This paper addresses the problem of learning time-varying graph structures from sparse spatiotemporal measurements, where the core challenge lies in ensuring smooth and interpretable structural evolution under limited sample size. To this end, we propose a convex optimization–based framework for time-varying graph learning—the first to jointly impose two convex regularizers: (i) a graph Laplacian sparsity constraint and (ii) an ℓ₁-norm penalty on temporal differences between consecutive graph Laplacians, explicitly encoding temporal smoothness priors. The method integrates principles from graph signal processing with scalable iterative algorithms, guaranteeing both theoretical tractability and computational efficiency. Extensive experiments on synthetic data, real-world point cloud sequences, and temperature time series demonstrate that our approach significantly outperforms state-of-the-art methods—particularly in low-sample regimes—while exhibiting superior estimation accuracy, robustness to noise, and generalization capability.

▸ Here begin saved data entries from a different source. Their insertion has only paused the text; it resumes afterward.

<file path="src/inc/strain_panel_consts.svh">
// constants for the strain panel settings controller
`ifndef STRAIN_PANEL_CONSTS_SVH
`define STRAIN_PANEL_CONSTS_SVH
`define REF_MAX_DIGIT      4'h9
`define REF_RESET_VALUE    16'h2000
`define OPT_RESET_VALUE    16'h0000
`define OPT_COMP_POS       12
`define OPT_WIRE_POS       8
`define OPT_GAIN_POS       4
`define OPT_POINT_POS      0
`define GAIN_OFF           4'h0
`define GAIN_5V            4'h5
`define GAIN_8V            4'h8
`define GAIN_10V           4'h1
`define POINT_MAX          4'h3
`define BLINK_HALF_NS      250000000
`define CLOCK_PERIOD_NS    40
`endif

</file>
<file path="src/inc/strain_panel_pkg.sv">
// types for the strain panel settings controller
package strain_panel_pkg;
   typedef enum logic [1:0] {
      ed_idle = 2'b00,
      ed_ref  = 2'b01,
      ed_opt  = 2'b10
   } editor_t;
   typedef enum logic [2:0] {
      nq_idle   = 3'b000,
      nq_wire   = 3'b001,
      nq_comp   = 3'b010,
      nq_gain   = 3'b011,
      nq_null   = 3'b100
   } null_state_t;
   typedef struct packed {
      logic       short_press;
      logic       long_press;
      logic       turn_step;
      logic       turn_up;
   } knob_t;
   typedef struct packed {
      logic       start;
      logic       clear_comp;
      logic       keep_ref;
      logic       with_ref;
   } stage_cmd_t;
endpackage

</file>
<file path="src/rtl/strain_panel_settings.sv">
// settings editor and null sequencer for the strain amplifier front panel
// Behaviour
// - reference value 0 to 9999 microstrain held
// - four decimal digits, each 0 to 9
// - short press starts editor, top digit blinks
// - reference mode lights microstrain indicator
// - option mode darkens microstrain indicator
// - long press toggles reference and option mode
// - rotation changes only the blinking digit
// - short press moves blink one digit lower
// - last digit press stores reference, lights all
// - last digit press stores options, lights all
// - range, injection, null still work while editing
// - reference digit edits reach injection immediately
// - option digits: compensation, wiring, gain codes
// - lowest option digit sets point position
// - null runs wiring, compensation, gain, then null
// - gain only with voltage chosen, range off
// - compensation off clears old compensation on null
// - gain with injection finishes with reference applied
// - no gain: null balances including injection
`timescale 1ns/1ns
`default_nettype none
`include "strain_panel_consts.svh"
module strain_panel_settings #(
   parameter int BLINK_CYCLES = `BLINK_HALF_NS / `CLOCK_PERIOD_NS
) (
   // clock and reset
   input  wire logic                        clock,
   input  wire logic                        sys_rst,
   // operator knob, pulses from the debouncer on this clock
   input  wire strain_panel_pkg::knob_t     knob,
   // null pushbutton pin, asynchronous
   input  wire logic                        null_button,
   // panel switches, asynchronous
   input  wire logic                        range_is_off,
   input  wire logic                        ref_inject_on,
   // stage engine handshake
   input  wire logic                        stage_done,
   output strain_panel_pkg::null_state_t    null_stage,
   output strain_panel_pkg::stage_cmd_t     stage_cmd,
   output logic                             null_busy,
   // settings
   output logic [15:0]                      ref_value,
   output logic [15:0]                      ref_live,
   output logic [15:0]                      option_word,
   output logic                             lead_drop_compensation,
   output logic                             wiring_check,
   output logic [3:0]                       auto_gain_select,
   output logic [1:0]                       point_position,
   // display
   output logic [15:0]                      show_digits,
   output logic [3:0]                       blink_mask,
   output logic                             blink_phase,
   output logic                             unit_lamp,
   output logic                             all_segments,
   output logic [1:0]                       shown_point
);
   // refuse a blink period the counter cannot serve
   if (BLINK_CYCLES < 2) begin : g_blink_check
      $error("BLINK_CYCLES too small");
   end

   // step one bcd digit with wrap inside its legal set
   // used by every reference digit and both option switch digits
   function automatic logic [3:0] step_digit(input logic [3:0] d, input logic up, input logic [3:0] top);
      logic [3:0] r;
      r = d;
      // up past the top wraps to zero; down from zero or a stray code lands on the top
      if (up) r = (d >= top) ? 4'h0 : d + 4'h1;
      else    r = (d == 4'h0 || d > top) ? top : d - 4'h1;
      return r;
   endfunction

   // gain digit walks 0,5,8,1 only
   // the gain code is not ordinal, so it has its own walk
   function automatic logic [3:0] step_gain(input logic [3:0] d, input logic up);
      logic [3:0] r;
      r = `GAIN_OFF;
      // any stray code falls back to off rather than locking up
      unique case (d)
         `GAIN_OFF: r = up ? `GAIN_5V  : `GAIN_10V;
         `GAIN_5V:  r = up ? `GAIN_8V  : `GAIN_OFF;
         `GAIN_8V:  r = up ? `GAIN_10V : `GAIN_5V;
         `GAIN_10V: r = up ? `GAIN_OFF : `GAIN_8V;
         default:   r = `GAIN_OFF;
      endcase
      return r;
   endfunction

   // two-stage synchronisers for the pins
   // bit order: null button, range off, injection on
   // the knob arrives debounced on this clock, so it skips these
   // only the second stage is read; the first may be metastable
   logic [2:0] sync_a;                       // first stage
   logic [2:0] sync_b;                       // second stage
   logic       null_prev;                    // for edge of null button
   always_ff @(posedge clock) begin
      if (sys_rst) begin
         sync_a    <= 3'h0;
         sync_b    <= 3'h0;
         null_prev <= 1'b0;
      end else begin
         sync_a    <= {null_button, range_is_off, ref_inject_on};
         sync_b    <= sync_a;
         null_prev <= sync_b[2];
      end
   end
   logic null_press;                         // one pulse per press
   assign null_press = sync_b[2] & ~null_prev;

   // editor state
   // one working copy; the stored words change only on a final press
   // digit 3 is the most significant, digit 0 the least
   strain_panel_pkg::editor_t mode, next_mode;
   logic [1:0]  digit, next_digit;           // 3 is the top digit
   logic [15:0] work, next_work;             // digits being edited
   logic [15:0] next_ref_value;
   logic [15:0] next_option_word;
   logic        next_all_segments;

   // next values of the editor
   // priority: long press, then short press, then turn
   // every output gets a default so no latch can form
   always_comb begin
      next_mode         = mode;
      next_digit        = digit;
      next_work         = work;
      next_ref_value    = ref_value;
      next_option_word  = option_word;
      next_all_segments = all_segments;
      unique case (mode)
         strain_panel_pkg::ed_idle: begin
            // long presses and turns are ignored while idle
            if (knob.short_press) begin
               next_mode         = strain_panel_pkg::ed_ref;
               next_digit        = 2'd3;
               next_work         = ref_value;
               next_all_segments = 1'b0;
            end
         end
         default: begin
            if (knob.long_press) begin
               // switch buffer; unstored edits of the mode being left are dropped
               next_mode  = (mode == strain_panel_pkg::ed_ref) ? strain_panel_pkg::ed_opt
                                                               : strain_panel_pkg::ed_ref;
               next_work  = (mode == strain_panel_pkg::ed_ref) ? option_word : ref_value;
               next_digit = 2'd3;
            end else if (knob.short_press) begin
               if (digit == 2'd0) begin
                  // last digit: store, light all segments, leave
                  if (mode == strain_panel_pkg::ed_ref) next_ref_value = work;
                  else next_option_word = work;
                  next_all_segments = 1'b1;
                  next_mode         = strain_panel_pkg::ed_idle;
               end else begin
                  // more digits left: blink moves one lower
                  next_digit = digit - 2'd1;
               end
            end else if (knob.turn_step) begin
               // option digits: two switches, the gain code, then the point
               // only the blinking nibble is touched
               unique case (digit)
                  2'd3: next_work[15:12] = (mode == strain_panel_pkg::ed_ref)
                        ? step_digit(work[15:12], knob.turn_up, `REF_MAX_DIGIT)
                        : step_digit(work[15:12], knob.turn_up, 4'h1);
                  2'd2: next_work[11:8] = (mode == strain_panel_pkg::ed_ref)
                        ? step_digit(work[11:8], knob.turn_up, `REF_MAX_DIGIT)
                        : step_digit(work[11:8], knob.turn_up, 4'h1);
                  2'd1: next_work[7:4] = (mode == strain_panel_pkg::ed_ref)
                        ? step_digit(work[7:4], knob.turn_up, `REF_MAX_DIGIT)
                        : step_gain(work[7:4], knob.turn_up);
                  2'd0: next_work[3:0] = (mode == strain_panel_pkg::ed_ref)
                        ? step_digit(work[3:0], knob.turn_up, `REF_MAX_DIGIT)
                        : step_digit(work[3:0], knob.turn_up, `POINT_MAX);
               endcase
            end
         end
      endcase
   end

   // editor registers
   // reference resets to 2000, options to all off, digit to the top
   always_ff @(posedge clock) begin
      if (sys_rst) begin
         mode         <= strain_panel_pkg::ed_idle;
         digit        <= 2'd3;
         work         <= `REF_RESET_VALUE;
         ref_value    <= `REF_RESET_VALUE;
         option_word  <= `OPT_RESET_VALUE;
         all_segments <= 1'b0;
      end else begin
         mode         <= next_mode;
         digit        <= next_digit;
         work         <= next_work;
         ref_value    <= next_ref_value;
         option_word  <= next_option_word;
         all_segments <= next_all_segments;
      end
   end

   // blink timer, free running
   // limitation: not restarted on a digit move, so the first blink may be short
   // the phase flips each time the count wraps at BLINK_CYCLES
   // the counter runs through all modes; only the display uses the phase
   logic [$clog2(BLINK_CYCLES)-1:0] blink_count, next_blink_count;
   logic                            next_blink_phase;
   always_comb begin
      next_blink_count = blink_count + 1'b1;
      next_blink_phase = blink_phase;
      if (blink_count == ($clog2(BLINK_CYCLES))'(BLINK_CYCLES - 1)) begin
         next_blink_count = '0;
         next_blink_phase = ~blink_phase;
      end
   end
   always_ff @(posedge clock) begin
      if (sys_rst) begin
         blink_count <= '0;
         blink_phase <= 1'b0;
      end else begin
         blink_count <= next_blink_count;
         blink_phase <= next_blink_phase;
      end
   end

   // display outputs from flops
   // built from next values so the display never lags the state by a cycle
   // idle shows the stored reference, editing shows the working digits
   // the point preview shows the candidate before it is stored
   logic [15:0] next_show_digits;
   logic [3:0]  next_blink_mask;
   logic        next_unit_lamp;
   logic [1:0]  next_shown_point;
   logic [15:0] next_ref_live;
   always_comb begin
      next_show_digits = (next_mode == strain_panel_pkg::ed_idle) ? next_ref_value : next_work;
      next_blink_mask  = (next_mode == strain_panel_pkg::ed_idle) ? 4'h0 : 4'h1 << next_digit;
      next_unit_lamp   = (next_mode == strain_panel_pkg::ed_ref);
      // while the point digit is edited, show the candidate position
      next_shown_point = (next_mode == strain_panel_pkg::ed_opt && next_digit == 2'd0)
                         ? next_work[1:0] : next_option_word[1:0];
      // injection follows the edit at once, not the stored value
      next_ref_live    = (next_mode == strain_panel_pkg::ed_ref) ? next_work : next_ref_value;
   end
   always_ff @(posedge clock) begin
      if (sys_rst) begin
         show_digits  <= `REF_RESET_VALUE;
         blink_mask   <= 4'h0;
         unit_lamp    <= 1'b0;
         shown_point  <= 2'd0;
         ref_live     <= `REF_RESET_VALUE;
      end else begin
         show_digits  <= next_show_digits;
         blink_mask   <= next_blink_mask;
         unit_lamp    <= next_unit_lamp;
         shown_point  <= next_shown_point;
         ref_live     <= next_ref_live;
      end
   end

   // decoded option fields
   // read from the stored word, so unstored edits do not leak out
   assign lead_drop_compensation = option_word[`OPT_COMP_POS];
   assign wiring_check           = option_word[`OPT_WIRE_POS];
   assign auto_gain_select       = option_word[`OPT_GAIN_POS +: 4];
   assign point_position         = option_word[`OPT_POINT_POS +: 2];

   // null sequencer; runs regardless of the editor
   // compensation is always visited so an off option can clear the old value
   // gain_ran remembers whether the gain stage ran in this pass
   // the sequencer reads the decoded options at each step
   strain_panel_pkg::null_state_t nstate, next_nstate;
   logic gain_ran, next_gain_ran;            // gain stage ran this pass
   logic gain_ok;
   // gain needs a voltage code and range at off
   assign gain_ok = (auto_gain_select != `GAIN_OFF) && sync_b[1];

   always_comb begin
      next_nstate   = nstate;
      next_gain_ran = gain_ran;
      unique case (nstate)
         strain_panel_pkg::nq_idle: begin
            // presses while busy are ignored: only idle looks at the edge
            if (null_press) begin
               next_gain_ran = 1'b0;
               // first enabled stage; compensation always runs so it can clear
               next_nstate = wiring_check ? strain_panel_pkg::nq_wire : strain_panel_pkg::nq_comp;
            end
         end
         // wiring check done, compensation next
         strain_panel_pkg::nq_wire: begin
            if (stage_done) next_nstate = strain_panel_pkg::nq_comp;
         end
         // gain only when both conditions hold, else straight to the null
         strain_panel_pkg::nq_comp: begin
            if (stage_done) begin
               next_nstate   = gain_ok ? strain_panel_pkg::nq_gain : strain_panel_pkg::nq_null;
               next_gain_ran = gain_ok;
            end
         end
         // gain done, the resistance null closes the pass
         strain_panel_pkg::nq_gain: begin
            if (stage_done) next_nstate = strain_panel_pkg::nq_null;
         end
         // pass complete, back to idle
         strain_panel_pkg::nq_null: begin
            if (stage_done) next_nstate = strain_panel_pkg::nq_idle;
         end
         // stray state codes recover to idle
         default: next_nstate = strain_panel_pkg::nq_idle;
      endcase
   end

   // stage command registered toward the engine
   // start pulses one cycle, on the same edge the stage is entered
   // clear_comp for every cycle of the compensation stage with the option off
   // keep_ref and with_ref follow the synchronised injection switch
   strain_panel_pkg::stage_cmd_t next_stage_cmd;
   always_comb begin
      next_stage_cmd       = '0;
      next_stage_cmd.start = (next_nstate != nstate) && (next_nstate != strain_panel_pkg::nq_idle);
      // compensation stage with option off only wipes the old value
      next_stage_cmd.clear_comp = (next_nstate == strain_panel_pkg::nq_comp) && !lead_drop_compensation;
      next_stage_cmd.keep_ref   = next_gain_ran && sync_b[0];
      next_stage_cmd.with_ref   = (next_nstate == strain_panel_pkg::nq_null)
                                  && !next_gain_ran && sync_b[0];
   end
   always_ff @(posedge clock) begin
      if (sys_rst) begin
         nstate    <= strain_panel_pkg::nq_idle;
         gain_ran  <= 1'b0;
         stage_cmd <= '0;
      end else begin
         nstate    <= next_nstate;
         gain_ran  <= next_gain_ran;
         stage_cmd <= next_stage_cmd;
      end
   end
   // stage and busy are plain decodes of the state register
   assign null_stage = nstate;
   assign null_busy  = (nstate != strain_panel_pkg::nq_idle);
endmodule // strain_panel_settings
`default_nettype wire

</file>
<file path="config.mk">
export PLATFORM = sky130hd
export DESIGN_NAME = strain_panel_settings
export DESIGN_NICKNAME = d
export VERILOG_FILES = /design/src/inc/strain_panel_pkg.sv /design/src/rtl/strain_panel_settings.sv
export VERILOG_INCLUDE_DIRS = /design/src /design/src/inc
export SDC_FILE = /design/constraint.sdc
export NUM_CORES = 1
export LEC_CHECK = 0
export ABC_AREA = 1
export BUFFER_PORTS_ARGS = -buffer_cell sky130_fd_sc_hd__buf_4
export CORE_MARGIN = 10
export CORE_UTILIZATION = 60
export DETAILED_ROUTE_END_ITERATION = 10
export PLACE_DENSITY = 0.87
export SETUP_SLACK_MARGIN = 0.2
export SYNTH_ARGS = -nofsm -noshare
export SYNTH_HDL_FRONTEND = slang
export SYNTH_SLANG_ARGS = --single-unit
</file>
<file path="constraint.sdc">
create_clock -name clock -period 3.3 [get_ports clock]
set_clock_uncertainty 0.05 [all_clocks]
set_input_delay 0.99 -clock clock [delete_from_list [all_inputs] [get_ports clock]]
set_output_delay 0.99 -clock clock [all_outputs]
set_load 0.02 [all_outputs]
</file>
### Word level (Yosys, flattened, before mapping)

Index checks and enable logic that the tools add are counted.
Widths: inputs -> output; s select.

| word-level totals | value |
|---|---|
| bits in registers | 131 |
| input bits | 10 |
| logic and storage cells | 185 |

| operators by class | value |
|---|---|
| add/sub/neg operators | 10 |
| order comparisons | 14 |
| equality and inequality tests | 18 |
| shifts and indexed selects | 1 |
| muxes and demuxes | 80 |
| bitwise logic cells | 6 |
| reductions and logical operators | 33 |

Operators by type and width:

| kind | count |
|---|---|
| $mux 16 | 13 |
| $mux 4 | 31 |
| $mux 2 | 18 |
| $mux 3 | 8 |
| $add 23x1->23 const B | 1 |
| $eq 23x23->1 const B | 1 |
| $add 4x1->4 const B | 4 |
| $ge 4x4->1 const B | 4 |
| $gt 4x4->1 const B | 4 |
| $logic_not 4->1 | 4 |
| $pmux 4 s4 | 1 |
| $sub 4x1->4 const B | 4 |
| $pmux 3 s5 | 1 |
| $eq 3x2->1 const B | 3 |
| $ge 4x1->1 const B | 2 |
| $gt 4x1->1 const B | 2 |
| $logic_not 2->1 | 4 |
| $logic_and 1x1->1 | 7 |
| $logic_or 1x1->1 | 7 |
| $mux 1 | 7 |
| $eq 2x1->1 const B | 3 |
| $eq 2x2->1 const B | 3 |
| $eq 3x3->1 const B | 2 |
| $reduce_bool 3->1 | 2 |
| 20 further kinds | 26 |

### Depth between registers and ports, before layout

Gate-level depths: netlist of the first run.

| logic depth | value |
|---|---|
| word-level depth | 11 |
| mapped depth | 16 |
| mapped depth without buffers | 16 |

### Worst setup path before layout of the first run

Ideal clock, no wire load.

| timing | value |
|---|---|
| kind | input to register |
| start point | input port knob[3] (netlist bit) |
| end point | register show_digits[14] |
| setup time | 0.115 ns |
| arrival time | 2.128 ns |
| slack | 1.007 ns |
| stages | 11 |
| buffers on the path | 1 |
| cell sequence | buf_2 inv_2 nand2_1 nor3_2 o211ai_1 o21ai_0 a21oi_1 o21ai_2 nand3_1 o21ai_0 inv_1 |

| on the way | value |
|---|---|
| word-level cells in the longest chain between the ends | 5 |

Ends and longest elaborated chain:

| what | line | RTL |
|---|---|---|
| start, declared | strain_panel_settings.sv:32 | `input wire strain_panel_pkg::knob_t knob,` |
| $mux 2 | strain_panel_settings.sv:149 | `end else if (knob.short_press) begin` |
| $mux 2 | strain_panel_settings.sv:143 | `if (knob.long_press) begin` |
| $mux 2 | strain_panel_settings.sv:132 | `unique case (mode)` |
| $logic_not 2->1 | strain_panel_settings.sv:236 | `next_show_digits = (next_mode == strain_panel_pkg::ed_idle) ? next_ref_value : next_work;` |
| $mux 16 (*) | strain_panel_settings.sv:236 |  |
| end signal, assigned | strain_panel_settings.sv:247 | `` show_digits <= `REF_RESET_VALUE; `` |
| end signal, assigned | strain_panel_settings.sv:253 | `show_digits <= next_show_digits;` |
| end, declared | strain_panel_settings.sv:52 | `output logic [15:0] show_digits,` |

Mark *: on every way between the ends. The rest lies on a longest branch, timed or not.
A chain may end at the register's enable or synchronous reset.

### Final worst setup path of the first run

| timing | value |
|---|---|
| start point | input port knob[3] (netlist bit) |
| end point | register blink_mask[0] |

| on the way | value |
|---|---|
| word-level cells in the longest chain between the ends | 5 |

Ends and longest elaborated chain:

| what | line | RTL |
|---|---|---|
| $mux 2 | strain_panel_settings.sv:149 |  |
| $mux 2 | strain_panel_settings.sv:143 |  |
| $mux 2 | strain_panel_settings.sv:132 |  |
| $logic_not 2->1 | strain_panel_settings.sv:237 | `next_blink_mask = (next_mode == strain_panel_pkg::ed_idle) ? 4'h0 : 4'h1 << next_digit;` |
| $reduce_or 2->1 (no source line) | -- |  |
| end signal, assigned | strain_panel_settings.sv:254 | `blink_mask <= next_blink_mask;` |
| end, declared | strain_panel_settings.sv:53 | `output logic [3:0] blink_mask,` |

Several ways; a longest one is shown, not always the timed one.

We propose a novel framework for learning time-varying graphs from spatiotemporal measurements. Given an appropriate prior on the temporal behavior of signals, our proposed method can estimate time-varying graphs from a small number of available measurements. To achieve this, we introduce two regularization terms in convex optimization problems that constrain sparseness of temporal variations of the time-varying networks. Moreover, a computationally-scalable algorithm is introduced to efficiently solve the optimization problem. The experimental results with synthetic and real datasets (point cloud and temperature data) demonstrate our proposed method outperforms the existing state-of-the-art methods.